Immunology: mRNA vaccines slightly less effective against some SARS-CoV-2 variants

The neutralizing activity of the Moderna and Pfizer-BioNTech mRNA vaccines against SARS-CoV-2 is reduced by a small margin against the variants N501Y (a mutation prevalent in the United Kingdom and South Africa), E484K and the combination K417N:E484K:N501Y. The findings, based on a study of 20 individuals, suggest that these vaccines may need to be updated periodically to avoid potential loss of clinical efficacy. The research is published online in Nature.

To investigate the response of antibodies and memory B cells — immune cells that remain in the body after infection and can rapidly proliferate and generate antibodies against SARS-CoV-2 upon reinfection — to mRNA vaccination, Michel Nussenzweig and colleagues collected blood samples from 20 individuals who had received two doses of either the Moderna mRNA-1273 vaccine (14 people) or the Pfizer-BioNTech BNT162b2 vaccine (6 people). The authors found that the vaccines led to the production of neutralizing antibodies, which targeted the same epitopes on the receptor binding domain of SARS-CoV-2 as those produced as a result of natural infection. They also observed that individuals immunized with either of the two vaccines produced closely related and nearly identical antibodies.
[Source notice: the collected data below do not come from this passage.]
**config.mk**
```make
export PLATFORM = sky130hd
export DESIGN_NAME = rdms_top
export DESIGN_NICKNAME = d
export VERILOG_FILES = /design/src/rdms_pkg.sv /design/src/rdms_sync.sv /design/src/rdms_sampler.sv /design/src/rdms_top.sv
export VERILOG_INCLUDE_DIRS = /design/src /design/src/src
export SDC_FILE = /design/constraint.sdc
export NUM_CORES = 1
export LEC_CHECK = 0
export ABC_AREA = 1
export BUFFER_PORTS_ARGS = -buffer_cell sky130_fd_sc_hd__buf_4
export CAP_MARGIN = 20
export CORE_UTILIZATION = 24
export CTS_CLUSTER_SIZE = 14
export DETAILED_ROUTE_END_ITERATION = 12
export HOLD_SLACK_MARGIN = 0.05
export REMOVE_ABC_BUFFERS = 1
export SYNTH_ARGS = -nofsm -noshare
export SYNTH_HDL_FRONTEND = slang
export SYNTH_SLANG_ARGS = --single-unit
```
**constraint.sdc**
```tcl
create_clock -name i_clk -period 1.4 [get_ports i_clk]
set_input_delay 0.28 -clock i_clk [delete_from_list [all_inputs] [get_ports i_clk]]
set_output_delay 0.28 -clock i_clk [all_outputs]
set_load 0.03 [all_outputs]
```
**src/rdms_regs.svh**
```systemverilog
`ifndef RDMS_REGS_SVH
`define RDMS_REGS_SVH

// Master clock period in ps (40 MHz)
`define RDMS_CLK_PERIOD_PS 25000
// Cycles from reset pin rise to first fetch
`define RDMS_FETCH_DELAY_CYC 80
// Sampling window before reset release, in master clock cycles
`define RDMS_SAMPLE_WIN_CYC 10
// Fetch address after any reset
`define RDMS_RESET_VECTOR 32'h0000_0000
// Reset values of latched modes
`define RDMS_BOOT_SEL_RST 1'b1
`define RDMS_FLOAT_RST 1'b0
// Width of fetch delay counter
`define RDMS_FETCH_CNT_W 7
// Width of the sampling window counter
`define RDMS_WIN_CNT_W 4

`endif

```
**src/rdms_pkg.sv**
```systemverilog
package rdms_pkg;

	typedef enum logic [1:0] {
		RDMS_ST_RESET,
		RDMS_ST_DELAY,
		RDMS_ST_RUN
	} rdms_state_e;

	typedef struct packed {
		logic boot_ext16;
		logic float_mode;
	} rdms_mode_s;

	typedef struct packed {
		logic io_out;
		logic io_oe;
		logic pio_sel;
	} rdms_pad_s;

endpackage : rdms_pkg

```
**src/rdms_sync.sv**
```systemverilog
`timescale 1ns/10ps
`include "rdms_regs.svh"

// Two-flop synchroniser with a preset value applied while i_set is high
module rdms_sync (
	input wire logic i_clk,
	input wire logic i_set,
	input wire logic i_d,
	output logic o_q
);
	logic meta_r;

	always_ff @(posedge i_clk or posedge i_set) begin
		if (i_set) begin
			meta_r <= 1'b0;
			o_q <= 1'b0;
		end else begin
			meta_r <= i_d;
			o_q <= meta_r;
		end
	end
endmodule : rdms_sync

```
**src/rdms_sampler.sv**
```systemverilog
`timescale 1ns/10ps
`include "rdms_regs.svh"

// Tracks whether a synchronised level stayed low over the last window cycles
module rdms_sampler (
	input wire logic i_clk,
	input wire logic i_clr,
	input wire logic i_level,
	output logic o_low_run
);
	logic [`RDMS_WIN_CNT_W-1:0] cnt_r;

	always_ff @(posedge i_clk) begin
		if (i_clr || i_level) begin
			cnt_r <= '0;
		end else if (cnt_r != `RDMS_WIN_CNT_W'(`RDMS_SAMPLE_WIN_CYC)) begin
			cnt_r <= cnt_r + 1'b1;
		end
	end

	assign o_low_run = (cnt_r == `RDMS_WIN_CNT_W'(`RDMS_SAMPLE_WIN_CYC));
endmodule : rdms_sampler

```
**src/rdms_top.sv**
```systemverilog
// Summary of operation
// - Reset is entered on the second clock edge after the reset pin falls and left only on a clock edge.
// - The first processor fetch is issued exactly eighty clocks after the reset pin rises.
// - Every reset returns peripheral registers to defaults and the fetch address to zero.
// - The clock output is low during external reset and afterwards toggles on every clock edge, at half the clock rate.
// - The clock output pad becomes a plain I/O line only when the I/O controller selects it.
// - A configured watchdog reset acts like the external reset pin.
// - A watchdog reset neither samples nor changes the boot and float modes.
// - The external reset pin takes priority over a simultaneous watchdog reset.
// - Float mode is entered if the float select pin is low the last ten clocks before release.
// - In float mode every output driver of the device is disabled.
// - The float select pad is shared with I/O line 21 and serial transmit, sampled in reset.
// - After reset all peripheral I/O pins are inputs; the pads are forced to inputs during reset and in float mode, otherwise pass i_periph_oe.
// - Boot memory is chosen from the boot select level of the last ten clocks before release.
// - A boot select level of zero boots from sixteen-bit external memory on chip select zero.
`timescale 1ns/10ps
`include "rdms_regs.svh"

module rdms_top (
	input wire logic i_clk,
	input wire logic i_rst,
	input wire logic i_ext_reset_n_pin,
	input wire logic i_wdog_reset_en,
	input wire logic i_wdog_reset_req,
	input wire logic i_float_select_n_pin,
	input wire logic i_boot_select_pin,
	input wire rdms_pkg::rdms_pad_s i_clk_out_pad,
	input wire rdms_pkg::rdms_pad_s i_io_line_21_pad,
	input wire logic i_serial1_tx_out,
	input wire logic i_serial1_tx_sel,
	input wire logic [31:0] i_periph_oe,
	output logic o_main_clk_out_pin,
	output logic o_main_clk_out_oe,
	output logic o_io_line_21_out,
	output logic o_io_line_21_oe,
	output logic [31:0] o_periph_oe,
	output logic o_core_reset,
	output logic o_periph_reset,
	output logic o_fetch_start,
	output logic [31:0] o_fetch_addr,
	output rdms_pkg::rdms_mode_s o_mode
);
	import rdms_pkg::*;

	logic rst_sync;
	logic float_sync;
	logic boot_sync;
	logic ext_rst_r;
	logic wdog_rst_r;
	logic float_low_run;
	logic boot_low_run;
	logic clk_gate_r;
	logic [`RDMS_FETCH_CNT_W-1:0] fetch_cnt_r;
	rdms_state_e state_r;
	rdms_mode_s mode_r;
	logic reset_any;

	// Release is synchronised; assertion is asynchronous through the preset
	rdms_sync u_rst_sync (
		.i_clk(i_clk),
		.i_set(~i_ext_reset_n_pin),
		.i_d(1'b1),
		.o_q(rst_sync)
	);

	// Pad levels are sampled through synchronisers while reset is held
	rdms_sync u_float_sync (
		.i_clk(i_clk),
		.i_set(i_rst),
		.i_d(~i_float_select_n_pin),
		.o_q(float_sync)
	);

	rdms_sync u_boot_sync (
		.i_clk(i_clk),
		.i_set(i_rst),
		.i_d(~i_boot_select_pin),
		.o_q(boot_sync)
	);

	// Counts cycles in which each pin has been low, cleared while the pin is high or out of ext reset
	rdms_sampler u_float_win (
		.i_clk(i_clk),
		.i_clr(rst_sync),
		.i_level(~float_sync),
		.o_low_run(float_low_run)
	);

	rdms_sampler u_boot_win (
		.i_clk(i_clk),
		.i_clr(rst_sync),
		.i_level(~boot_sync),
		.o_low_run(boot_low_run)
	);

	always_comb begin
		reset_any = ext_rst_r | wdog_rst_r;
	end

	// External reset first, watchdog only when enabled and pin is released
	always_ff @(posedge i_clk) begin
		if (i_rst) begin
			ext_rst_r <= 1'b1;
			wdog_rst_r <= 1'b0;
		end else begin
			ext_rst_r <= ~rst_sync;
			wdog_rst_r <= rst_sync & i_wdog_reset_en & i_wdog_reset_req;
		end
	end

	// Modes latched only on the release of the external pin
	always_ff @(posedge i_clk) begin
		if (i_rst) begin
			mode_r.boot_ext16 <= ~`RDMS_BOOT_SEL_RST;
			mode_r.float_mode <= `RDMS_FLOAT_RST;
		end else if (ext_rst_r && rst_sync) begin
			mode_r.float_mode <= float_low_run;
			// Low boot select picks 16-bit external memory on chip select 0
			mode_r.boot_ext16 <= boot_low_run;
		end
	end

	// Fetch delay sequencing
	always_ff @(posedge i_clk) begin
		if (i_rst || reset_any) begin
			state_r <= RDMS_ST_RESET;
			fetch_cnt_r <= '0;
		end else begin
			unique case (state_r)
				RDMS_ST_RESET: begin
					state_r <= RDMS_ST_DELAY;
					// Two synchroniser and two sequencing edges have passed since the pin rose
					fetch_cnt_r <= `RDMS_FETCH_CNT_W'(4);
				end
				RDMS_ST_DELAY: begin
					if (fetch_cnt_r == `RDMS_FETCH_CNT_W'(`RDMS_FETCH_DELAY_CYC - 1)) begin
						state_r <= RDMS_ST_RUN;
					end
					fetch_cnt_r <= fetch_cnt_r + 1'b1;
				end
				RDMS_ST_RUN: begin
					state_r <= RDMS_ST_RUN;
				end
			endcase
		end
	end

	always_ff @(posedge i_clk) begin
		if (i_rst || reset_any) begin
			o_core_reset <= 1'b1;
			o_periph_reset <= 1'b1;
			o_fetch_start <= 1'b0;
			o_fetch_addr <= `RDMS_RESET_VECTOR;
		end else begin
			o_core_reset <= (state_r != RDMS_ST_RUN) &&
				!(state_r == RDMS_ST_DELAY &&
				fetch_cnt_r == `RDMS_FETCH_CNT_W'(`RDMS_FETCH_DELAY_CYC - 1));
			o_periph_reset <= 1'b0;
			o_fetch_start <= (state_r == RDMS_ST_DELAY) &&
				(fetch_cnt_r == `RDMS_FETCH_CNT_W'(`RDMS_FETCH_DELAY_CYC - 1));
			o_fetch_addr <= `RDMS_RESET_VECTOR;
		end
	end

	// Clock copy is gated low in external reset
	always_ff @(posedge i_clk) begin
		if (i_rst) begin
			clk_gate_r <= 1'b0;
		end else begin
			clk_gate_r <= rst_sync & ~ext_rst_r;
		end
	end

	// Pad muxing and driver disable
	always_ff @(posedge i_clk) begin
		if (i_rst || reset_any) begin
			o_main_clk_out_oe <= 1'b0;
			o_io_line_21_out <= 1'b0;
			o_io_line_21_oe <= 1'b0;
			o_periph_oe <= '0;
		end else begin
			o_main_clk_out_oe <= ~mode_r.float_mode &
				(i_clk_out_pad.pio_sel ? i_clk_out_pad.io_oe : 1'b1);
			o_io_line_21_out <= i_serial1_tx_sel ? i_serial1_tx_out : i_io_line_21_pad.io_out;
			o_io_line_21_oe <= ~mode_r.float_mode &
				(i_serial1_tx_sel | i_io_line_21_pad.io_oe);
			o_periph_oe <= mode_r.float_mode ? '0 : i_periph_oe;
		end
	end

	always_ff @(posedge i_clk) begin
		if (i_rst) begin
			o_main_clk_out_pin <= 1'b0;
		end else if (i_clk_out_pad.pio_sel && !reset_any) begin
			o_main_clk_out_pin <= i_clk_out_pad.io_out;
		end else begin
			o_main_clk_out_pin <= clk_gate_r & ~o_main_clk_out_pin;
		end
	end

	always_ff @(posedge i_clk) begin
		if (i_rst) begin
			o_mode <= '0;
		end else begin
			o_mode <= mode_r;
		end
	end

	fetch_delay_a: assert property (@(posedge i_clk) disable iff (i_rst)
		$rose(rst_sync) |-> ##78 o_fetch_start)
		else $error("fetch not 80 cycles after release");
	clk_low_rst_a: assert property (@(posedge i_clk) disable iff (i_rst)
		ext_rst_r && !i_clk_out_pad.pio_sel |=> !o_main_clk_out_pin)
		else $error("clock out not low in reset");
	float_drv_off_a: assert property (@(posedge i_clk) disable iff (i_rst)
		mode_r.float_mode |=> o_periph_oe == '0 && !o_io_line_21_oe)
		else $error("driver on in float mode");
	wdog_mode_keep_a: assert property (@(posedge i_clk) disable iff (i_rst)
		wdog_rst_r |=> $stable(mode_r))
		else $error("mode changed by watchdog");
	wdog_reset_a: assert property (@(posedge i_clk) disable iff (i_rst)
		wdog_rst_r |=> o_core_reset && o_periph_reset)
		else $error("watchdog reset ignored");
	ext_prio_a: assert property (@(posedge i_clk) disable iff (i_rst)
		!rst_sync |=> !wdog_rst_r)
		else $error("watchdog over external reset");
	fetch_addr_a: assert property (@(posedge i_clk) disable iff (i_rst)
		o_fetch_start |-> o_fetch_addr == `RDMS_RESET_VECTOR)
		else $error("fetch address not zero");
	io_input_a: assert property (@(posedge i_clk) disable iff (i_rst)
		reset_any |=> o_periph_oe == '0)
		else $error("io driven in reset");
	pio_clk_a: assert property (@(posedge i_clk) disable iff (i_rst)
		!ext_rst_r && !reset_any && i_clk_out_pad.pio_sel |=>
		o_main_clk_out_pin == $past(i_clk_out_pad.io_out))
		else $error("clock pad not io");
	float_latch_a: assert property (@(posedge i_clk) disable iff (i_rst)
		ext_rst_r && rst_sync |=> mode_r.float_mode == $past(float_low_run))
		else $error("float mode not latched");

	// Cycles since the design last left any reset, to pin the fetch to the release
	logic [`RDMS_FETCH_CNT_W:0] rel_cnt_r;

	always_ff @(posedge i_clk) begin
		if (i_rst || !rst_sync || reset_any) begin
			rel_cnt_r <= '0;
		end else if (rel_cnt_r != '1) begin
			rel_cnt_r <= rel_cnt_r + 1'b1;
		end
	end

	// Reset entry and fetch timing
	rst_entry_a: assert property (@(posedge i_clk) disable iff (i_rst)
		!rst_sync |-> ##2 (o_core_reset && o_periph_reset))
		else $error("reset pin did not reset");
	fetch_gap_a: assert property (@(posedge i_clk) disable iff (i_rst)
		o_fetch_start |-> rel_cnt_r == (`RDMS_FETCH_CNT_W + 1)'(`RDMS_FETCH_DELAY_CYC - 3))
		else $error("fetch at wrong distance from release");
	fetch_pulse_a: assert property (@(posedge i_clk) disable iff (i_rst)
		o_fetch_start |=> !o_fetch_start)
		else $error("fetch pulse too long");
	per_rst_rel_a: assert property (@(posedge i_clk) disable iff (i_rst)
		o_fetch_start |-> !o_periph_reset && !o_core_reset)
		else $error("fetch while still in reset");
	fetch_addr_rst_a: assert property (@(posedge i_clk) disable iff (i_rst)
		reset_any |=> o_fetch_addr == `RDMS_RESET_VECTOR && !o_fetch_start)
		else $error("fetch state not cleared by reset");

	// Clock output and pad drivers
	clk_copy_a: assert property (@(posedge i_clk) disable iff (i_rst)
		clk_gate_r && !i_clk_out_pad.pio_sel |=>
		o_main_clk_out_pin != $past(o_main_clk_out_pin))
		else $error("clock out not running");
	clk_oe_run_a: assert property (@(posedge i_clk) disable iff (i_rst)
		!reset_any && !mode_r.float_mode && !i_clk_out_pad.pio_sel |=> o_main_clk_out_oe)
		else $error("clock pad not driven");
	clk_oe_float_a: assert property (@(posedge i_clk) disable iff (i_rst)
		mode_r.float_mode |=> !o_main_clk_out_oe)
		else $error("clock pad driven in float mode");
	pad_in_rst_a: assert property (@(posedge i_clk) disable iff (i_rst)
		reset_any |=> !o_main_clk_out_oe && !o_io_line_21_oe)
		else $error("pad driven in reset");
	periph_oe_run_a: assert property (@(posedge i_clk) disable iff (i_rst)
		!reset_any && !mode_r.float_mode |=> o_periph_oe == $past(i_periph_oe))
		else $error("peripheral enables not passed");
	l21_tx_a: assert property (@(posedge i_clk) disable iff (i_rst)
		!mode_r.float_mode && !reset_any && i_serial1_tx_sel |=>
		o_io_line_21_out == $past(i_serial1_tx_out) && o_io_line_21_oe)
		else $error("line 21 not serial transmit");

	// Watchdog and latched modes
	wdog_gate_a: assert property (@(posedge i_clk) disable iff (i_rst)
		wdog_rst_r |-> $past(i_wdog_reset_en && i_wdog_reset_req))
		else $error("watchdog reset without request");
	mode_hold_a: assert property (@(posedge i_clk) disable iff (i_rst)
		!(ext_rst_r && rst_sync) |=> $stable(mode_r))
		else $error("mode changed outside release");
	boot_latch_a: assert property (@(posedge i_clk) disable iff (i_rst)
		ext_rst_r && rst_sync |=> mode_r.boot_ext16 == $past(boot_low_run))
		else $error("boot mode not latched");
	mode_out_a: assert property (@(posedge i_clk) disable iff (i_rst)
		1'b1 |=> o_mode == $past(mode_r))
		else $error("mode output stale");

	fetch_cov_c: cover property (@(posedge i_clk) o_fetch_start);
	float_cov_c: cover property (@(posedge i_clk) mode_r.float_mode);
	wdog_cov_c: cover property (@(posedge i_clk) wdog_rst_r);
	boot16_cov_c: cover property (@(posedge i_clk) mode_r.boot_ext16);
	prio_cov_c: cover property (@(posedge i_clk) !rst_sync && i_wdog_reset_en && i_wdog_reset_req);
endmodule : rdms_top

```
; Yosys cells after proc, flatten, opt, wreduce, memory -nomap -nowiden
; Cells that the tools add are included.
; W data, S select, Z words.
[word_totals]
reg_bits = 69
in_bits = 47
out_inout_bits = 73
word_cells = 72
[classes]
add_sub_neg = 3
n_eq_ne = 9
muxes = 7
bitwise_logic = 16
reduce_logical = 12
[ops]
columns = op, n
row1 = $pmux W7 S2, 1
row2 = $add A4 B1 Y4 const B, 2
row3 = $eq A4 B4 Y1 const B, 2
row4 = $ne A4 B4 Y1 const B, 2
row5 = $not A1 Y1, 8
row6 = $add A7 B1 Y7 const B, 1
row7 = $eq A7 B7 Y1 const B, 1
row8 = $and A1 B1 Y1, 6
row9 = $pmux W2 S3, 1
row10 = $logic_and A1 B1 Y1, 4
row11 = $mux W1, 4
row12 = $ne A2 B2 Y1 const B, 2
row13 = $logic_or A1 B1 Y1, 3
row14 = $eq A2 B1 Y1 const B, 1
row15 = $eq A2 B2 Y1 const B, 1
row16 = $logic_not A1 Y1, 2
row17 = $logic_not A2 Y1, 1
row18 = $mux W2, 1
row19 = $or A1 B1 Y1, 2
row20 = $reduce_bool A2 Y1, 1
row21 = $reduce_or A2 Y1, 1

; Depth between registers and ports, before layout
[depth]
ltp_word = 4
depth_mapped = 8
mapped_depth_nobuf = 7

; Hierarchy
; From an unflattened synthesis, not the netlist that was laid out.
[hier_totals]
cells_unflattened = 322
hier_area_um2 = 2715.1
[modules_own_cells]
columns = module, instances, cells_each, area_per_inst_um2, seq_area_each_um2
row1 = rdms_top, 1, 253, 2118.3, 1101.1
row2 = rdms_sampler, 2, 30, 217.7, 80.1
row3 = rdms_sync, 3, 3, 53.8, 50.0

; Least setup slack after synthesis
; Ideal clock, no wire load.
[synth_path]
path_type = register to register
start = reg state_r[1]
end = reg fetch_cnt_r[5]
setup_time_ps = 117
arrival_ps = 1082
required_time_ps = 1283
slack_ps = 202
path_stages_with_launch = 8
n_path_buf = 1
period_less_slack_ps = 1198
path_cell_list = dfxtp_1 inv_1 ha_1 buf_6 inv_1 nand2_1 a22oi_1 nor2_1
[synth_via]
elab_chain_len = 2
elab_cells_between_ends = 4
classes_between = eq/ne: 1 / mux: 1 / reduce/logical: 2
[synth_rtl]
columns = item, line
row1 = "start, declared", rdms_top.sv:54  ; rdms_state_e state_r;
row2 = "start signal, assigned", rdms_top.sv:126  ; state_r <= RDMS_ST_RESET;
row3 = "start signal, assigned", rdms_top.sv:131  ; state_r <= RDMS_ST_DELAY;
row4 = "start signal, assigned", rdms_top.sv:137  ; state_r <= RDMS_ST_RUN;
row5 = $eq A2 B1 Y1 / $logic_not A2 Y1 (equally long branches), rdms_top.sv:129  ; unique case (state_r)
row6 = $pmux W7 S2 / $reduce_bool A2 Y1 (equally long branches), --
row7 = "end signal, assigned", rdms_top.sv:133  ; fetch_cnt_r <= `RDMS_FETCH_CNT_W'(4);
row8 = "end signal, assigned", rdms_top.sv:139  ; fetch_cnt_r <= fetch_cnt_r + 1'b1;
row9 = "end, declared", rdms_top.sv:53  ; logic [`RDMS_FETCH_CNT_W-1:0] fetch_cnt_r;
; Several ways; a longest one is shown, not always the timed one.
; A chain may end at the register's enable or synchronous reset.

; Worst setup path after layout
; Same ends and word-level chain as after synthesis.

==> summary.md <==
| Metric | Value |
|---|---|
| Area delta synth->final | 32.5% |
| DP HPWL | 3820 um |
| Area contributors post-synth | dfxtp_1, buf_4, inv_1, nor2_1, dfrtp_1 |
| FF-to-FF setup slack | 0.12 ns |
| Syn avg cell area | 8.76 um^2 |
| GRT Total Usage | 9.24% |
| Vias in the first global route | 1860 |
| Tot Pwr | 3.92 mW |
| Critical Path Start | state_r[1]$_SDFFE_PP0P_ |
| CTS H-tree depth | 3 |
| Die X-Extent | 107 um |
| Period Utilization, post-route | 91.4% |
| Hold Vio Cnt, Final | 0 |
| DP Area | 0.00328 mm^2 |
| Initial antenna violation count | 0 |
| Synth cell types | 24 |
| I/O pin cnt | 120 |
| Reg-to-reg endpoint | fetch_cnt_r[5]$_SDFFE_PP0P_ |
| Fill count | 1120 |
| Fin nets | 450 |
| Peak supply drop | 0.599 mV |
| PwrDens | 1130 mW/mm^2 |
| Setup ws final | 0.120 ns |
| Root buf cell | clkbuf_8 |
| Standby leakage power | 1.78 nW |
| Share of layout cells above drive strength 1 | 29.5% |
| Hold path depth | 2 |
| Final WL | 5070 um |
| Crit path required time | 1.62 ns |
| Synth top area share | 48.0% |
| Mapped Area | 0.00263 mm^2 |
| Largest net degree at the start of global routing | 35 |
| Worst Hold Class | in2reg |
| Initial DRC Count | 51 |
| DRC | 0 |
| Hold_ws | 0.0809 ns |
| DR vias/cell | 3.72 |
| Slew Viols, Final | 0 |
| Routability Congestion | 0.758 |
| Synth Register Bits | 69 |
| FF/Latch Area | 0.00141 mm^2 |
| First-pass GRT wire length | 8070 um |
| Die ar. | 0.0114 mm^2 |
| Setup_tns | 0 ns |
| Most frequent cells in the layout | buf_4, dfxtp_1, inv_1, nor2_1, conb_1 |
| Post-DRT Antenna Nets | 0 |
| Yosys top cell by area | dfxtp_1 |
| TritonCTS clock tree | yes |
| Crit path time final | 1.28 ns |
| Worst-skew pair later-pin latency | 0.33 ns |
| Crit Path Category | reg2reg |
| Most common cell after layout, fill and taps aside | buf_4 |
| Core area | 0.0105 mm^2 |
| CTS sink count | 69 |
| Final instance area | 0.00348 mm^2 |
| Routed len/inst | 9.45 um |
| Worst Skew | 0.00741 ns |
| PortBufs | 86 |
| Setup-failing EPs final | 0 |
| Synth Warn # | 0 |
| DP Worst Slack | 0.0333 ns |
| CP endpoint | fetch_cnt_r[5]$_SDFFE_PP0P_ |
| Area occupied by multi-input gates | 835 um^2 |
| DR pass1 iterations | 4 |
| RSZ-0062 raised after global routing | no |
| Worst Path Max Fanout | 8 |
| Vias | 1994 |
| CP Capture Type | flop |
| Postcts setup bufs | 0 |
| Clock transition at path regs | 0.07 ns |
| Num rows | 37 |
| Initial core utilization | 25.1% |
| Total CTS buffers | 9 |
| Chip Height | 107 um |
| Syn Inst Count | 300 |
| Fmax | 782 MHz |
| Total grt overflow | 0 |
| Deepest clock path buffer count | 2 |
| Reg2reg path depth | 6 |
| Diodes inserted | 0 |
| Critical path arrival | 1.50 ns |
| Worst R2R Start | state_r[1]$_SDFFE_PP0P_ |
| Outcome | completed |
| Seq/Total Area, Yosys | 53.7% |
| Max Cap Viol | 0 |
| Critical path startpoint category | flop |
==> per-layer routing <==
metal	global-route usage [%]	part of all wire (%)	vias to the layer above
li1	-	-	1026
met1	8.73	39	883
met2	15.9	49	79
met3	6.02	11	6
met4	3.52	1.5	0
met5	0	0	-
==> synthesized netlist by cell type <==
cell type / instances
ha_1: 8
nand2_1: 27
nand4_1: 1
inv_6: 1
a21oi_1: 19
a22oi_1: 1
nor3b_1: 1
inv_2: 1
a211oi_1: 2
nor2_4: 1
nand3_1: 8
nor2_2: 10
buf_6: 4
dfxtp_1: 63
nor2_1: 42
dfrtp_1: 6
o21ai_0: 9
o211a_1: 1
conb_1: 2
buf_4: 32
inv_1: 56
nand2_4: 2
nor3_1: 2
xnor2_1: 1
==> logic make-up (layout without fill, tap and decap cells) <==
logic type	Yosys count	after routing	share of synthesized area, %
AOI/OAI and AO/OA	32	32	6.57
buffers and inverters	94	163	19.3
and+or+nand+nor	94	94	16.0
xor gates and xnor gates	1	1	0.333
adders and majority gates	8	8	3.81
DFF	69	69	53.7
other	2	33	0.286
==> metrics by stage <==
stage / cells / util, %
floorplan: 295 / -
global placement: 518 / 31.4
detailed placement: 518 / 31.4
CTS: 536 / 33.2
global route: 536 / 33.3
finish: 536 / 33.3
==> where the power goes <==
group,total (mW),switching [mW],internal [mW]
registers,2.05,0.0258,2.02
clock network,1.42,0.721,0.694
logic,0.457,0.295,0.162
==> flip-flops by register name, indices dropped and copies added, names as in the netlist, 2 cells and up <==
signal / cells
o_mode: 2
mode_r: 2
fetch_cnt_r: 7
o_periph_oe: 32
u_float_win.cnt_r: 4
state_r: 2
u_boot_win.cnt_r: 4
To determine whether blood plasma from the vaccinated individuals could neutralize circulating variants of SARS-CoV-2, the authors tested plasma samples against retroviruses that had been modified to express one of ten mutant forms of the SARS-CoV-2 spike protein. These included the receptor binding domain mutations N501Y, E484K and K417N, and a combination of all three. The authors found that there was a one- to three-fold decrease in neutralizing activity against the E484K, N501Y and K417N:E484K:N501Y variants. Fourteen of the 17 most potent monoclonal antibodies tested showed reduced neutralization of the N501Y, E484K and K417N variants.

Whether neutralizing antibodies against other epitopes not found in the receptor binding domain are elicited by these vaccines remains to be determined, the authors note. However, they conclude that the vaccines may need to be updated and immunity monitored in order to compensate for the evolution of the virus.